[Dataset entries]
◆ ◆ ◆ ◆ ◆
## config.mk

```make
export PLATFORM = sky130hd
export DESIGN_NAME = gas_cell
export DESIGN_NICKNAME = d
export VERILOG_FILES = /design/src/design/greedy_activity_selection_assert.svh /design/src/design/gas_pkg.sv /design/src/design/gas_cell.sv
export SDC_FILE = /design/constraint.sdc
export NUM_CORES = 1
export LEC_CHECK = 0
export ABC_AREA = 1
export CAP_MARGIN = 10
export CORE_MARGIN = 3
export CORE_UTILIZATION = 58
export CTS_CLUSTER_DIAMETER = 60
export DETAILED_ROUTE_END_ITERATION = 12
export DONT_BUFFER_PORTS = 1
export PLACE_DENSITY = 0.78
export SLEW_MARGIN = 0
export SYNTH_ARGS = -nofsm -noshare
export SYNTH_HDL_FRONTEND = slang
export SYNTH_SLANG_ARGS = --single-unit
```

## constraint.sdc

```tcl
create_clock -name clock -period 1.8 [get_ports clock]
set_clock_uncertainty 0.15 [all_clocks]
set_input_delay 0.36 -clock clock [delete_from_list [all_inputs] [get_ports clock]]
set_output_delay 0.36 -clock clock [all_outputs]
set_load 0.05 [all_outputs]
```

## src/design/greedy_activity_selection_assert.svh

```systemverilog
`ifndef GREEDY_ACTIVITY_SELECTION_ASSERT_SVH
`define GREEDY_ACTIVITY_SELECTION_ASSERT_SVH

// same-cycle implication, checked outside reset
`define GAS_ASSERT_NOW(label, ante, cons, msg) \
   label: assert property (@(posedge clock) disable iff (reset) (ante) |-> (cons)) \
      else $error(msg);

// next-cycle implication, checked outside reset
`define GAS_ASSERT_NEXT(label, ante, cons, msg) \
   label: assert property (@(posedge clock) disable iff (reset) (ante) |=> (cons)) \
      else $error(msg);

`endif

```

## src/design/gas_pkg.sv

```systemverilog
package gas_pkg;

   localparam int MAX_ACTIVITIES = 64;
   localparam int TIME_BITS      = 16;
   localparam int COUNT_BITS     = 7;

   typedef struct packed {
      logic [TIME_BITS-1:0] start_time;
      logic [TIME_BITS-1:0] finish_time;
      logic                 last_item;
   } req_type;

   typedef struct packed {
      logic [COUNT_BITS-1:0] selection_number;
      logic [TIME_BITS-1:0]  chosen_start;
      logic [TIME_BITS-1:0]  chosen_finish;
      logic                  last_of_run;
   } rsp_type;

   // one stored activity in the sorting chain
   typedef struct packed {
      logic                 valid;
      logic [TIME_BITS-1:0] start;
      logic [TIME_BITS-1:0] finish;
   } entry_type;

   typedef struct packed {
      logic insert;
      logic shift;
   } cell_ctrl_type;

   typedef enum logic [2:0] {
      ST_IDLE  = 3'b001,
      ST_SCAN  = 3'b010,
      ST_FLUSH = 3'b100
   } state_type;

endpackage

```

## src/design/gas_cell.sv

```systemverilog
module gas_cell
   import gas_pkg::*;
(
   input  logic          clock,
   input  logic          reset,
   input  cell_ctrl_type ctrl,
   input  entry_type     new_entry,
   input  entry_type     left_entry,
   input  logic          left_greater,
   input  entry_type     right_entry,
   output entry_type     entry,
   output logic          greater
);

   entry_type entry_ff;
   entry_type entry_in;

   // empty cells count as later than any new activity, ties stay ahead
   assign greater = !entry_ff.valid || (entry_ff.finish > new_entry.finish);
   assign entry   = entry_ff;

   always_comb begin
      entry_in = entry_ff;
      priority if (ctrl.shift) begin
         entry_in = right_entry;
      end else if (ctrl.insert && greater) begin
         entry_in = left_greater ? left_entry : new_entry;
      end
   end

   always_ff @(posedge clock) begin
      if (reset) begin
         entry_ff <= '0;
      end else begin
         entry_ff <= entry_in;
      end
   end

endmodule

```

==> impl_metrics.xml <==
<?xml version="1.0" encoding="UTF-8"?>
<metrics>
  <group name="status">
    <metric name="outcome" unit="">complete, but fails checks</metric>
    <metric name="violations" unit="">negative setup slack</metric>
  </group>
  <group name="detailed_routing">
    <metric name="drt-vias-per-instance" unit="">5.469</metric>
    <metric name="postRouteAntennaNets" unit="">0</metric>
    <metric name="drt-total-wl" unit="mm">7.857</metric>
    <metric name="detailroute.via_count" unit="">2740</metric>
    <metric name="dr.first_iter.drc_count" unit="">108</metric>
    <metric name="tritonroute_pass_1_iters" unit="">4</metric>
    <metric name="drt_drc_violations_left" unit="">0</metric>
    <metric name="post_drt_wl_per_cell" unit="um">15.68</metric>
  </group>
  <group name="worst_setup_path">
    <metric name="criticalPathCategory" unit="">reg2out</metric>
    <metric name="crit_required" unit="ps">1290</metric>
    <metric name="worstSetupStartpoint" unit="">entry[15]</metric>
    <metric name="critPathMaxFanout" unit="">2</metric>
    <metric name="timing.critical_path.from_type" unit="">flop</metric>
    <metric name="worstSetupEndpointType" unit="">primary output</metric>
    <metric name="worst_ep_arrival_time" unit="ps">1670</metric>
    <metric name="regToRegStartpoint" unit="">entry[15]</metric>
  </group>
  <group name="yosys">
    <metric name="netlist.area_leader.share" unit="">0.2261</metric>
    <metric name="synth_seq_cells" unit="">33</metric>
    <metric name="number_of_different_library_cells_in_the_post_synthesis_netlist" unit="">25</metric>
    <metric name="dominantRegCellSynth" unit="">dfxtp_1</metric>
    <metric name="synth_seq_area_share" unit="">0.2261</metric>
    <metric name="async_flop_share" unit="">0</metric>
    <metric name="post_synth_edffs" unit="">0</metric>
    <metric name="synth.net_count" unit="">537</metric>
    <metric name="synthCells" unit="">417</metric>
    <metric name="synthMostInstantiatedCell" unit="">nand2_1</metric>
    <metric name="syn_area" unit="mm2">0.002922</metric>
    <metric name="postSynthAreaPerCell" unit="um2">7.006</metric>
    <metric name="synth_top_cell_by_area" unit="">dfxtp_1</metric>
    <metric name="yosysWarnings" unit="">0</metric>
    <metric name="synth.area.top_cells" unit="">dfxtp_1 23%, nand2_1 11%, a21oi_2 9.3%, nand3_2 7.2%, inv_1 6.9%</metric>
    <metric name="netlist_top_cells_count" unit="">85 x nand2_1, 54 x inv_1, 33 x dfxtp_1</metric>
  </group>
  <group name="floorplanning">
    <metric name="dieArea" unit="mm2">0.005924</metric>
    <metric name="placeableCoreArea" unit="mm2">0.004786</metric>
    <metric name="die_h" unit="um">76.97</metric>
    <metric name="count_of_standard_cell_rows" unit="">25</metric>
    <metric name="io-pin-count" unit="">138</metric>
    <metric name="initial_core_util" unit="">0.6105</metric>
    <metric name="die_w" unit="um">76.97</metric>
  </group>
  <group name="layout">
    <metric name="final_area" unit="mm2">0.003855</metric>
    <metric name="post_route_cells_drive_above_1_share" unit="">0.4539</metric>
    <metric name="combined_area_of_the_multi_input_logic_cells" unit="mm2">0.002267</metric>
    <metric name="num-nets-final" unit="">553</metric>
    <metric name="final.fill_count" unit="">336</metric>
    <metric name="area_delta_synth_final" unit="%">31.95</metric>
    <metric name="max_reg_flops" unit="">33</metric>
    <metric name="antennaDiodeCount" unit="">0</metric>
    <metric name="register_area" unit="um2">718.2</metric>
  </group>
  <group name="sta">
    <metric name="layout_min_cycle_time" unit="ps">2184</metric>
    <metric name="finalHoldWorstSlack" unit="ps">112.0</metric>
    <metric name="grt_setup_unrepaired" unit="">yes</metric>
    <metric name="worstMarginPinSlew" unit="ps">533.6</metric>
    <metric name="max_freq" unit="MHz">457.8</metric>
    <metric name="report.final.slew_viol_count" unit="">0</metric>
    <metric name="finalSetupViolations" unit="">34</metric>
    <metric name="finalWorstSetupSlack" unit="ps">-384.4</metric>
    <metric name="slew_headroom" unit="">0.6438</metric>
    <metric name="timing.final.crit_share" unit="">1.214</metric>
    <metric name="finalHoldViolations" unit="">0</metric>
  </group>
  <group name="clock_tree">
    <metric name="clockBufferDepth" unit="">2</metric>
    <metric name="cts_sinks" unit="">33</metric>
    <metric name="cts_hold_repair.buffers" unit="">0</metric>
    <metric name="cts_tree" unit="">built</metric>
    <metric name="clk_transition_reported_paths" unit="ps">70</metric>
    <metric name="clkLatencyLatePin" unit="ps">280</metric>
    <metric name="clockRootBuffer" unit="">clkbuf_8</metric>
    <metric name="h-tree-depth" unit="">2</metric>
    <metric name="cts_inserted_buffers" unit="">5</metric>
  </group>
  <group name="worst_hold_path">
    <metric name="min_path_type" unit="">in2reg</metric>
    <metric name="hold_path_startpoint" unit="">ctrl[1]</metric>
  </group>
  <group name="pwr">
    <metric name="peakVddDrop" unit="uV">445.4</metric>
    <metric name="clock_power_share" unit="">0.211</metric>
    <metric name="cellInternalPower" unit="uW">1523</metric>
    <metric name="net-switching-power" unit="uW">1058</metric>
    <metric name="pwr-share-seq" unit="">0.376</metric>
    <metric name="p_per_area" unit="mW/mm2">669.6</metric>
    <metric name="switching_share" unit="">0.4099</metric>
    <metric name="cellLeakagePower" unit="uW">0.001677</metric>
    <metric name="comb_power_share" unit="">0.413</metric>
  </group>
  <group name="placed_design">
    <metric name="placement.io_buffers" unit="">0</metric>
    <metric name="place_area" unit="mm2">0.003258</metric>
    <metric name="detailed_place_hpwl" unit="mm">4.924</metric>
    <metric name="preCtsSetupSlack" unit="ps">-274.0</metric>
    <metric name="place.gp.congestion" unit="">0.7611</metric>
  </group>
  <group name="global_routing">
    <metric name="grt_max_degree" unit="">69</metric>
    <metric name="grt_use_total" unit="">0.2336</metric>
    <metric name="via_count_of_the_first_global_routing_pass" unit="">2552</metric>
    <metric name="initial_antenna_violation_count" unit="">0</metric>
    <metric name="grt.overflow.total" unit="">0</metric>
    <metric name="grt_pass1_wl" unit="mm">11.45</metric>
  </group>
  <group name="flow_run">
    <metric name="drv_cap" unit="">0</metric>
  </group>
</metrics>
-- final timing paths --
check	endpoint	slack (ps)	depth (start not counted)
min reg2reg	entry[0]	460	4
max	greater	-380	10
max reg2reg	entry[13]	-310	14
min	entry[32]	110	2
-- cell type report --
class                           instances  share of cell area
Multi-Input combinational cell        301              0.5881
Clock inverter                          2            0.002597
Inverter                               55             0.05453
Clock buffer                            6             0.01883
Sequential cell                        33              0.1863
Timing Repair Buffer                   37              0.1279
Tap cell                               67             0.02175
-- what timing repair did --
| item | in CTS | in global routing |
|---|---|---|
| gates resized for setup | 4 | 64 |
| gates cloned | 2 | 6 |
| endpoints found under the setup margin | 34 | 34 |
| setup buffers | 0 | 1 |
| pin swaps | 4 | 22 |
-- layout by cell type, fill, tap and decap left out, types with 4 or more instances in the layout --
cell and instances:
inv_1 49, a21oi_1 18, nand2_1 59, nand3_2 25, nand2_2 26, dfxtp_1 17, a21oi_2 28, nor2_2 21
mux2i_1 18, o21ai_0 32, ha_4 11, dfxtp_4 15, inv_2 4, nor2_1 31, ha_1 5, buf_12 7
buf_4 23, clkbuf_16 5, nand3_4 7, clkbuf_8 5, a21oi_4 7
-- layer usage --
layer / vias up / wire, um / track usage
met5: - / 0 / 0
met4: 0 / 59 / 0.04448
met3: 4 / 565 / 0.06925
met2: 98 / 4118 / 0.4268
met1: 1260 / 3113 / 0.2702
li1: 1378 / - / -
-- worst max-delay path, cell delays in order, from the launching register on --
cell and delay [ps]:
dfxtp_4 350, ha_4 280, nand2_4 50, inv_4 60, nand3_4 60, nor2_4 130
nand2_1 60, nand2_1 80, nand2_2 90, nand2_8 90, buf_12 130
-- logic make-up (layout without fill, tap and decap cells) --
group           Yosys count  after routing  synth area share
fa+ha+maj                16             16           0.06852
simple gates            177            178            0.3024
mux                      18             18           0.06167
compound gates           89             89            0.1961
flops                    33             33            0.2261
buf+inv                  84            100            0.1452
-- power groups by stage --
stage	sequential (uW)	combinational (uW)	clock, uW
2_1_floorplan	1110	596	0
3_3_place_gp	985	805	0
3_5_place_dp	987	827	0
4_1_cts	970	870	560
5_1_grt	979	1160	595
6_report	971	1070	543
-- metrics by stage --
stage | cells | total power (uW) | TNS, ps | utilization
finish | 501 | 2581 | -9623 | 0.8055
global route | 501 | 2729 | -13000 | 0.8055
CTS | 494 | 2400 | -7360 | 0.7132
detailed placement | 484 | 1815 | -8241 | 0.6808
global placement | 484 | 1791 | -7533 | 0.6808
floorplan | 417 | 1704 | -7671 | -
No activity file was read; power rests on OpenSTA's default activity.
◆ ◆ ◆ ◆ ◆
▶ TASK OBJECTIVE
Out of the data above, return each line where the word "constraint" can be found.

▶ ANSWER TO THIS TASK
export SDC_FILE = /design/constraint.sdc
## constraint.sdc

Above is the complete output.